START Records provided
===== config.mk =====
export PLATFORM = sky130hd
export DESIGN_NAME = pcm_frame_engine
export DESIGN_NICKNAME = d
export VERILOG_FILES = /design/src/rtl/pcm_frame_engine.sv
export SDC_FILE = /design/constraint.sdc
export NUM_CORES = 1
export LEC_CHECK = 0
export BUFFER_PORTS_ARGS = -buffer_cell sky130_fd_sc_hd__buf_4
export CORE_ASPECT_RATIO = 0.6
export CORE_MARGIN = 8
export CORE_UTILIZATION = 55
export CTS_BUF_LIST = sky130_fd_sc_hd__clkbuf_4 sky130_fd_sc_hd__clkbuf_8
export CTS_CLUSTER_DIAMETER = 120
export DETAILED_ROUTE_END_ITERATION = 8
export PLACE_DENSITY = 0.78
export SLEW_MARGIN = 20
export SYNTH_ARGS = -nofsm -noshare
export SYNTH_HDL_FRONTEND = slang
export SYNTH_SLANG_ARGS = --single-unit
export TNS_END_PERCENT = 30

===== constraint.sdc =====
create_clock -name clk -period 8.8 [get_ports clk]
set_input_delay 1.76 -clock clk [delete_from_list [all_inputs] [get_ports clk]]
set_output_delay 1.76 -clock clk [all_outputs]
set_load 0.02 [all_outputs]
END Records provided
# Task statement
Print, without alteration, only the lines above between the one holding "export VERILOG_FILES = /design/src/rtl/pcm_frame_engine.sv" and the one holding "export CORE_UTILIZATION = 55", inclusive.

# Task response
export VERILOG_FILES = /design/src/rtl/pcm_frame_engine.sv
export SDC_FILE = /design/constraint.sdc
export NUM_CORES = 1
export LEC_CHECK = 0
export BUFFER_PORTS_ARGS = -buffer_cell sky130_fd_sc_hd__buf_4
export CORE_ASPECT_RATIO = 0.6
export CORE_MARGIN = 8
export CORE_UTILIZATION = 55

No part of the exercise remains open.